“A little jam and a biscuit.”

Archibald Lyndsay lit a pipe and lay upon his back on the meager grasses, with hands clasped behind his head. His eyes wandered from the clouds overhead to Rose, and thence to wood or stream.

“The court has dined, M. A.,” she said. “What now?”

“I am afraid,” he returned, “it is too late for you to sketch in colors the trees, or even a bit of them. I wanted to get your notion of the tints; but look at this—I am not quite sure I myself see colors at their true values. There is no standard in which to try our sense of color. I am sure some men see a tint bright, and some see it darker, and then some artists are sensational in their statement of colors on canvas.”

“I should like to try.”

“We are a little too late; but the sun is back of us yet.

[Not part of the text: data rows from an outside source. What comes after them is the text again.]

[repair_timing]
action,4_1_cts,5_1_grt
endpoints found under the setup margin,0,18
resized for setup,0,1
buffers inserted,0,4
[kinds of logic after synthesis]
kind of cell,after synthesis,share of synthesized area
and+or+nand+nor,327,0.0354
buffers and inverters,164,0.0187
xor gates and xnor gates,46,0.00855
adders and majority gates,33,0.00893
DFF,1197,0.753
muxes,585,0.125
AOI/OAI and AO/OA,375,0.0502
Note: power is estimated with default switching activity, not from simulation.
**src/rtl/gbl_pkg.sv**
```systemverilog
// shared types, constants and glyph rom for the scaled glyph blitter
package gbl_pkg;

	localparam int GLYPH_W  = 5;
	localparam int GLYPH_H  = 7;
	localparam int ADVANCE  = 6;
	localparam int MASK_W   = GLYPH_W * GLYPH_H;
	localparam int COL_W    = $clog2(GLYPH_W);
	localparam int CFG_IDX_W = 2;
	localparam int CFG_DAT_W = 16;
	localparam int CURSOR_W = 13;
	localparam int ADV_W    = 8;

	localparam logic [12:0] CURSOR_MAX = 13'd4095;
	localparam logic [3:0]  SCALE_MIN  = 4'd1;
	localparam logic [3:0]  SCALE_MAX  = 4'd8;

	localparam logic [7:0] CHAR_LOWER_A = 8'h61;
	localparam logic [7:0] CHAR_LOWER_Z = 8'h7A;
	localparam logic [7:0] CASE_OFFSET  = 8'h20;
	localparam logic [7:0] CHAR_QUERY   = 8'h3F;

	typedef enum logic [CFG_IDX_W-1:0] {
		REG_X_ORIGIN  = 2'd0,
		REG_Y_ORIGIN  = 2'd1,
		REG_INK_COLOR = 2'd2,
		REG_SCALE     = 2'd3
	} gbl_reg_t;

	typedef enum logic {
		ST_IDLE = 1'b0,
		ST_SCAN = 1'b1
	} gbl_state_t;

	typedef struct packed {
		logic load;
		logic step;
	} gbl_cmd_t;

	typedef struct packed {
		logic cur_lit;
		logic rest_empty;
		logic out_free;
	} gbl_sts_t;

	function automatic logic [7:0] fold_code(input logic [7:0] code);
		logic [7:0] c;
		c = code;
		if (c >= CHAR_LOWER_A && c <= CHAR_LOWER_Z) begin
			c = c - CASE_OFFSET;
		end
		if (c[7]) begin
			c = CHAR_QUERY;
		end
		return c;
	endfunction

	// rows top first, leftmost column in the msb of each row
	function automatic logic [MASK_W-1:0] glyph_bits(input logic [7:0] code);
		logic [MASK_W-1:0] g;
		case (code)
			8'h41: g = {5'h0E,5'h11,5'h11,5'h1F,5'h11,5'h11,5'h11};
			8'h42: g = {5'h1E,5'h11,5'h11,5'h1E,5'h11,5'h11,5'h1E};
			8'h43: g = {5'h0F,5'h10,5'h10,5'h10,5'h10,5'h10,5'h0F};
			8'h44: g = {5'h1E,5'h11,5'h11,5'h11,5'h11,5'h11,5'h1E};
			8'h45: g = {5'h1F,5'h10,5'h10,5'h1E,5'h10,5'h10,5'h1F};
			8'h46: g = {5'h1F,5'h10,5'h10,5'h1E,5'h10,5'h10,5'h10};
			8'h47: g = {5'h0F,5'h10,5'h10,5'h17,5'h11,5'h11,5'h0F};
			8'h48: g = {5'h11,5'h11,5'h11,5'h1F,5'h11,5'h11,5'h11};
			8'h49: g = {5'h1F,5'h04,5'h04,5'h04,5'h04,5'h04,5'h1F};
			8'h4A: g = {5'h07,5'h02,5'h02,5'h02,5'h02,5'h12,5'h0C};
			8'h4B: g = {5'h11,5'h12,5'h14,5'h18,5'h14,5'h12,5'h11};
			8'h4C: g = {5'h10,5'h10,5'h10,5'h10,5'h10,5'h10,5'h1F};
			8'h4D: g = {5'h11,5'h1B,5'h15,5'h15,5'h11,5'h11,5'h11};
			8'h4E: g = {5'h11,5'h19,5'h15,5'h13,5'h11,5'h11,5'h11};
			8'h4F: g = {5'h0E,5'h11,5'h11,5'h11,5'h11,5'h11,5'h0E};
			8'h50: g = {5'h1E,5'h11,5'h11,5'h1E,5'h10,5'h10,5'h10};
			8'h51: g = {5'h0E,5'h11,5'h11,5'h11,5'h15,5'h12,5'h0D};
			8'h52: g = {5'h1E,5'h11,5'h11,5'h1E,5'h14,5'h12,5'h11};
			8'h53: g = {5'h0F,5'h10,5'h10,5'h0E,5'h01,5'h01,5'h1E};
			8'h54: g = {5'h1F,5'h04,5'h04,5'h04,5'h04,5'h04,5'h04};
			8'h55: g = {5'h11,5'h11,5'h11,5'h11,5'h11,5'h11,5'h0E};
			8'h56: g = {5'h11,5'h11,5'h11,5'h11,5'h11,5'h0A,5'h04};
			8'h57: g = {5'h11,5'h11,5'h11,5'h15,5'h15,5'h1B,5'h11};
			8'h58: g = {5'h11,5'h11,5'h0A,5'h04,5'h0A,5'h11,5'h11};
			8'h59: g = {5'h11,5'h11,5'h0A,5'h04,5'h04,5'h04,5'h04};
			8'h5A: g = {5'h1F,5'h01,5'h02,5'h04,5'h08,5'h10,5'h1F};
			8'h30: g = {5'h0E,5'h11,5'h13,5'h15,5'h19,5'h11,5'h0E};
			8'h31: g = {5'h04,5'h0C,5'h04,5'h04,5'h04,5'h04,5'h0E};
			8'h32: g = {5'h0E,5'h11,5'h01,5'h02,5'h04,5'h08,5'h1F};
			8'h33: g = {5'h1F,5'h02,5'h04,5'h02,5'h01,5'h11,5'h0E};
			8'h34: g = {5'h02,5'h06,5'h0A,5'h12,5'h1F,5'h02,5'h02};
			8'h35: g = {5'h1F,5'h10,5'h1E,5'h01,5'h01,5'h11,5'h0E};
			8'h36: g = {5'h06,5'h08,5'h10,5'h1E,5'h11,5'h11,5'h0E};
			8'h37: g = {5'h1F,5'h01,5'h02,5'h04,5'h08,5'h08,5'h08};
			8'h38: g = {5'h0E,5'h11,5'h11,5'h0E,5'h11,5'h11,5'h0E};
			8'h39: g = {5'h0E,5'h11,5'h11,5'h0F,5'h01,5'h02,5'h0C};
			8'h3A: g = {5'h00,5'h04,5'h04,5'h00,5'h04,5'h04,5'h00};
			8'h2D: g = {5'h00,5'h00,5'h00,5'h1F,5'h00,5'h00,5'h00};
			8'h2E: g = {5'h00,5'h00,5'h00,5'h00,5'h00,5'h06,5'h06};
			8'h2C: g = {5'h00,5'h00,5'h00,5'h00,5'h06,5'h06,5'h08};
			8'h21: g = {5'h04,5'h04,5'h04,5'h04,5'h04,5'h00,5'h04};
			8'h3F: g = {5'h0E,5'h11,5'h01,5'h02,5'h04,5'h00,5'h04};
			8'h3C: g = {5'h02,5'h04,5'h08,5'h10,5'h08,5'h04,5'h02};
			8'h3E: g = {5'h08,5'h04,5'h02,5'h01,5'h02,5'h04,5'h08};
			8'h2F: g = {5'h01,5'h01,5'h02,5'h04,5'h08,5'h10,5'h10};
			8'h2B: g = {5'h00,5'h04,5'h04,5'h1F,5'h04,5'h04,5'h00};
			8'h3D: g = {5'h00,5'h00,5'h1F,5'h00,5'h1F,5'h00,5'h00};
			8'h28: g = {5'h04,5'h08,5'h10,5'h10,5'h10,5'h08,5'h04};
			8'h29: g = {5'h04,5'h02,5'h01,5'h01,5'h01,5'h02,5'h04};
			8'h27: g = {5'h0C,5'h0C,5'h04,5'h00,5'h00,5'h00,5'h00};
			8'h25: g = {5'h19,5'h1A,5'h04,5'h04,5'h04,5'h0B,5'h13};
			8'h2A: g = {5'h00,5'h15,5'h0E,5'h1F,5'h0E,5'h15,5'h00};
			default: g = '0;
		endcase
		return g;
	endfunction

endpackage

```
**src/rtl/gbl_if.sv**
```systemverilog
// channel interfaces: characters in, squares out, register writes
interface gbl_char_if;
	logic       valid;
	logic       ready;
	logic [7:0] char_code;
	logic       restart;

	modport source (output valid, output char_code, output restart, input ready);
	modport sink (input valid, input char_code, input restart, output ready);
endinterface

interface gbl_sq_if;
	logic               valid;
	logic               ready;
	logic signed [13:0] pixel_x;
	logic signed [12:0] pixel_y;
	logic [3:0]         square_size;
	logic [15:0]        pixel_color;
	logic               last;

	modport source (output valid, output pixel_x, output pixel_y, output square_size,
		output pixel_color, output last, input ready);
	modport sink (input valid, input pixel_x, input pixel_y, input square_size,
		input pixel_color, input last, output ready);
endinterface

interface gbl_cfg_if;
	logic        valid;
	logic        ready;
	logic [1:0]  index;
	logic [15:0] data;

	modport source (output valid, output index, output data, input ready);
	modport sink (input valid, input index, input data, output ready);
endinterface

```
**src/rtl/gbl_ctrl.sv**
```systemverilog
// controller state machine: accepts a character and sequences the glyph scan
module gbl_ctrl (
	input  logic               clk,
	input  logic               arst_n,
	input  logic               in_valid,
	output logic               in_ready,
	input  gbl_pkg::gbl_sts_t  sts,
	output gbl_pkg::gbl_cmd_t  cmd
);
	import gbl_pkg::*;

	gbl_state_t state_q;
	gbl_state_t state_nxt;

	always_ff @(posedge clk or negedge arst_n) begin
		if (!arst_n) begin
			state_q <= ST_IDLE;
		end else begin
			state_q <= state_nxt;
		end
	end

	always_comb begin
		state_nxt = state_q;
		unique case (state_q)
			ST_IDLE: begin
				if (in_valid) begin
					state_nxt = ST_SCAN;
				end
			end
			ST_SCAN: begin
				if (cmd.step && sts.rest_empty) begin
					state_nxt = ST_IDLE;
				end
			end
			default: state_nxt = ST_IDLE;
		endcase
	end

	always_comb begin
		in_ready = 1'b0;
		cmd      = '0;
		unique case (state_q)
			ST_IDLE: begin
				in_ready = 1'b1;
				cmd.load = in_valid;
			end
			ST_SCAN: begin
				cmd.step = !sts.cur_lit || sts.out_free;
			end
			default: begin
				in_ready = 1'b0;
			end
		endcase
	end

endmodule

```
**src/rtl/gbl_dp.sv**
```systemverilog
// datapath: registers, cursor, glyph mask scan and square output register
module gbl_dp (
	input  logic              clk,
	input  logic              arst_n,
	gbl_char_if.sink          chars,
	gbl_cfg_if.sink           cfg,
	gbl_sq_if.source          squares,
	input  gbl_pkg::gbl_cmd_t cmd,
	output gbl_pkg::gbl_sts_t sts
);
	import gbl_pkg::*;

	logic [11:0]          x_origin_q;
	logic [11:0]          y_origin_q;
	logic [15:0]          ink_color_q;
	logic [3:0]           scale_q;
	logic [CURSOR_W-1:0]  cursor_q;

	logic [MASK_W-1:0]    mask_q;
	logic [COL_W-1:0]     col_q;
	logic [CURSOR_W-1:0]  base_q;
	logic signed [13:0]   px_q;
	logic signed [12:0]   py_q;
	logic [3:0]           s_q;
	logic [15:0]          color_q;

	logic                 out_valid_q;
	logic signed [13:0]   out_x_q;
	logic signed [12:0]   out_y_q;
	logic [3:0]           out_size_q;
	logic [15:0]          out_color_q;
	logic                 out_last_q;

	logic [3:0]           s_eff;
	logic [ADV_W-1:0]     adv;
	logic [CURSOR_W-1:0]  base;
	logic signed [13:0]   cursor_sum;
	logic                 emit;

	// clamp of the scale register
	always_comb begin
		if (scale_q < SCALE_MIN) begin
			s_eff = SCALE_MIN;
		end else if (scale_q > SCALE_MAX) begin
			s_eff = SCALE_MAX;
		end else begin
			s_eff = scale_q;
		end
	end

	assign adv        = ADV_W'(ADVANCE) * {4'd0, s_eff};
	assign base       = chars.restart ? {x_origin_q[11], x_origin_q} : cursor_q;
	assign cursor_sum = $signed({base[CURSOR_W-1], base}) + $signed({6'd0, adv});

	assign cfg.ready = 1'b1;

	always_ff @(posedge clk or negedge arst_n) begin
		if (!arst_n) begin
			x_origin_q  <= '0;
			y_origin_q  <= '0;
			ink_color_q <= 16'hFFFF;
			scale_q     <= 4'd1;
		end else if (cfg.valid) begin
			unique case (gbl_reg_t'(cfg.index))
				REG_X_ORIGIN:  x_origin_q  <= cfg.data[11:0];
				REG_Y_ORIGIN:  y_origin_q  <= cfg.data[11:0];
				REG_INK_COLOR: ink_color_q <= cfg.data;
				REG_SCALE:     scale_q     <= cfg.data[3:0];
				default:       scale_q     <= scale_q;
			endcase
		end
	end

	// cursor advance with saturation
	always_ff @(posedge clk or negedge arst_n) begin
		if (!arst_n) begin
			cursor_q <= '0;
		end else if (cmd.load) begin
			if (cursor_sum > $signed({1'b0, CURSOR_MAX})) begin
				cursor_q <= CURSOR_MAX;
			end else begin
				cursor_q <= cursor_sum[CURSOR_W-1:0];
			end
		end
	end

	assign sts.cur_lit    = mask_q[MASK_W-1];
	assign sts.rest_empty = (mask_q[MASK_W-2:0] == '0);
	assign sts.out_free   = !out_valid_q || squares.ready;
	assign emit           = cmd.step && sts.cur_lit;

	always_ff @(posedge clk or negedge arst_n) begin
		if (!arst_n) begin
			mask_q <= '0;
			col_q  <= '0;
		end else if (cmd.load) begin
			mask_q <= glyph_bits(fold_code(chars.char_code));
			col_q  <= '0;
		end else if (cmd.step) begin
			mask_q <= {mask_q[MASK_W-2:0], 1'b0};
			if (col_q == COL_W'(GLYPH_W - 1)) begin
				col_q <= '0;
			end else begin
				col_q <= col_q + 1'b1;
			end
		end
	end

	// square position walks with the scan
	always_ff @(posedge clk) begin
		if (cmd.load) begin
			base_q  <= base;
			px_q    <= $signed({base[CURSOR_W-1], base});
			py_q    <= $signed({y_origin_q[11], y_origin_q});
			s_q     <= s_eff;
			color_q <= ink_color_q;
		end else if (cmd.step) begin
			if (col_q == COL_W'(GLYPH_W - 1)) begin
				px_q <= $signed({base_q[CURSOR_W-1], base_q});
				py_q <= py_q + $signed({9'd0, s_q});
			end else begin
				px_q <= px_q + $signed({10'd0, s_q});
			end
		end
	end

	always_ff @(posedge clk or negedge arst_n) begin
		if (!arst_n) begin
			out_valid_q <= 1'b0;
		end else if (emit) begin
			out_valid_q <= 1'b1;
		end else if (squares.ready) begin
			out_valid_q <= 1'b0;
		end
	end

	always_ff @(posedge clk) begin
		if (emit) begin
			out_x_q     <= px_q;
			out_y_q     <= py_q;
			out_size_q  <= s_q;
			out_color_q <= color_q;
			out_last_q  <= sts.rest_empty;
		end
	end

	assign squares.valid       = out_valid_q;
	assign squares.pixel_x     = out_x_q;
	assign squares.pixel_y     = out_y_q;
	assign squares.square_size = out_size_q;
	assign squares.pixel_color = out_color_q;
	assign squares.last        = out_last_q;

	a_cursor_sat: assert property (@(posedge clk) disable iff (!arst_n)
		$signed(cursor_q) <= $signed({1'b0, CURSOR_MAX}))
		else $error("cursor above saturation limit");

	a_no_overwrite: assert property (@(posedge clk) disable iff (!arst_n)
		(out_valid_q && !squares.ready) |-> !emit)
		else $error("pending square overwritten");

	a_scan_done: assert property (@(posedge clk) disable iff (!arst_n)
		(cmd.step && sts.rest_empty) |=> (mask_q == '0))
		else $error("mask not empty after final step");

	a_col_range: assert property (@(posedge clk) disable iff (!arst_n)
		cmd.step |-> (col_q <= COL_W'(GLYPH_W - 1)))
		else $error("column counter out of range");

endmodule

```
**src/rtl/scaled_glyph_blitter_5x7_top.sv**
```systemverilog
// top level of the scaled 5x7 glyph blitter
// the glyph lookup and cursor advance are registered when a character is accepted, then the glyph cells are scanned
// a character scans up to 35 cells, stopping after the last lit one; a new character is taken only once the scan ends
// a character with no glyph, or the space, scans a single cell; output stalls hold the scan
// reset: asynchronous active low; cursor and origins clear to 0, colour to all ones, scale to 1
module scaled_glyph_blitter_5x7_top (
	input  logic      clk,
	input  logic      arst_n,
	gbl_char_if.sink  chars,
	gbl_cfg_if.sink   cfg,
	gbl_sq_if.source  squares
);
	import gbl_pkg::*;

	gbl_cmd_t cmd;
	gbl_sts_t sts;

	gbl_ctrl u_ctrl (
		.clk      (clk),
		.arst_n   (arst_n),
		.in_valid (chars.valid),
		.in_ready (chars.ready),
		.sts      (sts),
		.cmd      (cmd)
	);

	gbl_dp u_dp (
		.clk     (clk),
		.arst_n  (arst_n),
		.chars   (chars),
		.cfg     (cfg),
		.squares (squares),
		.cmd     (cmd),
		.sts     (sts)
	);

endmodule
```
**src/flat_wrapper.sv**
```systemverilog
// flat-port wrapper written by rule: the top's interface ports become plain ports
module scaled_glyph_blitter_5x7_top_flat import gbl_pkg::*;
  (clk, arst_n, chars_valid, chars_char_code, chars_restart, chars_ready, cfg_valid, cfg_index, cfg_data, cfg_ready, squares_valid, squares_pixel_x, squares_pixel_y, squares_square_size, squares_pixel_color, squares_last, squares_ready);
  gbl_char_if chars_i ();
  gbl_cfg_if cfg_i ();
  gbl_sq_if squares_i ();
  input  logic clk;
  input  logic arst_n;
  input wire logic [$bits(chars_i.valid)-1:0] chars_valid;
  input wire logic [$bits(chars_i.char_code)-1:0] chars_char_code;
  input wire logic [$bits(chars_i.restart)-1:0] chars_restart;
  output wire logic [$bits(chars_i.ready)-1:0] chars_ready;
  input wire logic [$bits(cfg_i.valid)-1:0] cfg_valid;
  input wire logic [$bits(cfg_i.index)-1:0] cfg_index;
  input wire logic [$bits(cfg_i.data)-1:0] cfg_data;
  output wire logic [$bits(cfg_i.ready)-1:0] cfg_ready;
  output wire logic [$bits(squares_i.valid)-1:0] squares_valid;
  output wire logic [$bits(squares_i.pixel_x)-1:0] squares_pixel_x;
  output wire logic [$bits(squares_i.pixel_y)-1:0] squares_pixel_y;
  output wire logic [$bits(squares_i.square_size)-1:0] squares_square_size;
  output wire logic [$bits(squares_i.pixel_color)-1:0] squares_pixel_color;
  output wire logic [$bits(squares_i.last)-1:0] squares_last;
  input wire logic [$bits(squares_i.ready)-1:0] squares_ready;
  assign chars_i.valid = chars_valid;
  assign chars_i.char_code = chars_char_code;
  assign chars_i.restart = chars_restart;
  assign chars_ready = chars_i.ready;
  assign cfg_i.valid = cfg_valid;
  assign cfg_i.index = cfg_index;
  assign cfg_i.data = cfg_data;
  assign cfg_ready = cfg_i.ready;
  assign squares_valid = squares_i.valid;
  assign squares_pixel_x = squares_i.pixel_x;
  assign squares_pixel_y = squares_i.pixel_y;
  assign squares_square_size = squares_i.square_size;
  assign squares_pixel_color = squares_i.pixel_color;
  assign squares_last = squares_i.last;
  assign squares_i.ready = squares_ready;
  scaled_glyph_blitter_5x7_top u_core (.clk(clk), .arst_n(arst_n), .chars(chars_i), .cfg(cfg_i), .squares(squares_i));
endmodule
```
**config.mk**
```make
export PLATFORM = sky130hd
export DESIGN_NAME = scaled_glyph_blitter_5x7_top_flat
export DESIGN_NICKNAME = d
export VERILOG_FILES = /design/src/rtl/gbl_pkg.sv /design/src/rtl/gbl_if.sv /design/src/rtl/gbl_ctrl.sv /design/src/rtl/gbl_dp.sv /design/src/rtl/scaled_glyph_blitter_5x7_top.sv /design/src/flat_wrapper.sv
export SDC_FILE = /design/constraint.sdc
export NUM_CORES = 1
export LEC_CHECK = 0
export ABC_AREA = 1
export BUFFER_PORTS_ARGS = -buffer_cell sky130_fd_sc_hd__buf_2
export CORE_UTILIZATION = 55
export CTS_CLUSTER_SIZE = 25
export DETAILED_ROUTE_END_ITERATION = 7
export PLACE_DENSITY = 0.86
export SYNTH_ARGS = -nofsm -noshare
export SYNTH_HDL_FRONTEND = slang
export SYNTH_MEMORY_MAX_BITS = 65536
export SYNTH_SLANG_ARGS = --single-unit
```
**constraint.sdc**
```tcl
create_clock -name clk -period 9 [get_ports clk]
set_input_delay 1.8 -clock clk [delete_from_list [all_inputs] [get_ports clk]]
set_output_delay 1.8 -clock clk [all_outputs]
set_load 0.005 [all_outputs]
```
After elaboration in Yosys (flattened, before gate mapping)
Memories as Yosys holds them, arrays and structs flattened.
Index checks and enable logic that the tools add are counted.
Cells by class
  add/subtract/negate cells: 5
  multipliers: 1
  magnitude comparators: 5
  eq/ne operators: 4
  muxes and demuxes: 28
  bitwise operators: 1
  reductions and logical operators: 17
Operator list (count)
  $mux W35: 3
  $mux W13: 5
  $mux W14: 3
  $logic_not A34 Y1: 1
  $mux W8: 3
  $add A13 B8 Y14: 1
  $add A14 B5 Y14: 1
  $gt A14 B13 Y1 const B: 1
  $add A13 B5 Y13: 1
  $reduce_and A2 Y1: 5
  $mux W3: 3
  $ge A8 B7 Y1 const B: 1
  $le A8 B7 Y1 const B: 1
  $mux W4: 2
  $sub A8 B6 Y8 const B: 1
  $mux W1: 7
  $mux W7: 1
  $mul A2 B4 Y6 const A: 1
  $reduce_bool A2 Y1: 3
  $eq A2 B2 Y1 const B: 2
  $gt A4 B4 Y1 const B: 1
  $lt A4 B1 Y1 const B: 1
  $add A3 B1 Y3 const B: 1
  $eq A3 B3 Y1 const B: 1
  other kinds (7): 11
Storage, ports and cells
  flip-flop bits (word level): 205
  bits in read-only memories: 4480
  input bits: 32
  output and inout port bits: 51
  memories kept: 1
Memories
  (name not given): words 128, width 35, rd ports 1, clocked after Yosys merged registers in 0, write ports 0, line gbl_pkg.sv:61  | case (code)

Logic depth before layout (Yosys ltp)
Gate-level depths: netlist (run 1).
An unclocked memory read counts as a cell.
  word-level depth: 9
  depth in mapped cells: 19
  mapped depth without buffers: 19

Least setup slack after synthesis (run 1)
OpenSTA, ideal clock, no wires.
  path type: input-to-reg
  start point: in chars_restart
  end point: reg u_core.u_dp.cursor_q[7]
  library setup time: 0.120 ns
  arrival time: 3.855 ns
  data required time: 8.880 ns
  path slack: 5.026 ns
  cell stages on the path: 15
  cell sequence: buf_6 -> clkbuf_1 -> o21ai_0 -> ha_1 -> fa_1 -> nand3_1 -> nand2_1 -> nand4_1 -> nand2_1 -> nand3_1 -> nand2_1 -> nand3_4 -> nand2_2 -> o21ai_0 -> inv_1
Between the ends
  word-level cells in the longest chain between the ends: 4
RTL lines
  start, declared: line flat_wrapper.sv:11  | input wire logic [$bits(chars_i.restart)-1:0] chars_restart;
  $mux W13 (*): line gbl_dp.sv:52  | assign base = chars.restart ? {x_origin_q[11], x_origin_q} : cursor_q;
  via u_core.u_dp.base[1]: line gbl_dp.sv:36  | logic [CURSOR_W-1:0] base;
  $add A13 B8 Y14 (*): line gbl_dp.sv:53  | assign cursor_sum = $signed({base[CURSOR_W-1], base}) + $signed({6'd0, adv});
  $gt A14 B13 Y1: line gbl_dp.sv:79  | if (cursor_sum > $signed({1'b0, CURSOR_MAX})) begin
  $mux W13 (*): line gbl_dp.sv:79
  end signal, assigned: line gbl_dp.sv:82  | cursor_q <= cursor_sum[CURSOR_W-1:0];
  end, declared: line gbl_dp.sv:17  | logic [CURSOR_W-1:0] cursor_q;
The timed path passes the listed nets; every way through them passes the cells marked *.
A chain may end at the register's enable or synchronous reset.

Final worst setup path (run 1)
  start point: in chars_char_code[7]
  end point: reg u_core.u_dp.mask_q[30]
Between the ends
  word-level cells in the longest chain between the ends: 9
  elaborated cells on any way between the ends: 11
  classes of those cells: add/sub (1); order compare (2); mux (6); reduce/logical (1); memory (1)
RTL lines
  start, declared: line flat_wrapper.sv:10  | input wire logic [$bits(chars_i.char_code)-1:0] chars_char_code;
  $ge A8 B7 Y1 / $le A8 B7 Y1 (equally long branches): line gbl_pkg.sv:49  | if (c >= CHAR_LOWER_A && c <= CHAR_LOWER_Z) begin
  $logic_and A1 B1 Y1: line gbl_pkg.sv:49
  $mux W8 (*): line gbl_pkg.sv:49
  $mux W8 (*): line gbl_dp.sv:96  | end else if (cmd.load) begin
  $mux W7 (*): line gbl_pkg.sv:52  | if (c[7]) begin
  $mux W8 (*): line gbl_dp.sv:96
  $mem_v2 Z128 W35 (*)
  $mux W35 (*): line gbl_pkg.sv:61
  $mux W35 (*): line gbl_dp.sv:96
  end signal, assigned: line gbl_dp.sv:97  | mask_q <= glyph_bits(fold_code(chars.char_code));
  end signal, assigned: line gbl_dp.sv:100  | mask_q <= {mask_q[MASK_W-2:0], 1'b0};
  end, declared: line gbl_dp.sv:19  | logic [MASK_W-1:0] mask_q;
Every way passes the cells marked *; elsewhere a longest branch is shown, timed or not. The select of a mux whose other input is x is not followed.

That is essential. Now, keep in shadow, and tell me the color of those sun-lit myriads of dead pine and fir and spruce and poplar.”

“How they shine!”

“Yes; they are very hard, and polished by storm and sun. They are about a hundred yards distant. Near by they are silvery-gray. At their feet is a mass of young birch and beech, and feathered ferns below, along the margin.”

“They are purple,—clear, distinct purple,” said Rose. “Of course, they are purple.”

“Yes. Now look at the river.” All between the two observers and the trees was a swift flow of hastening water, faintly fretted all over by the underlying brown and gray and white stones of the bottom,—a tremulous brown mirror.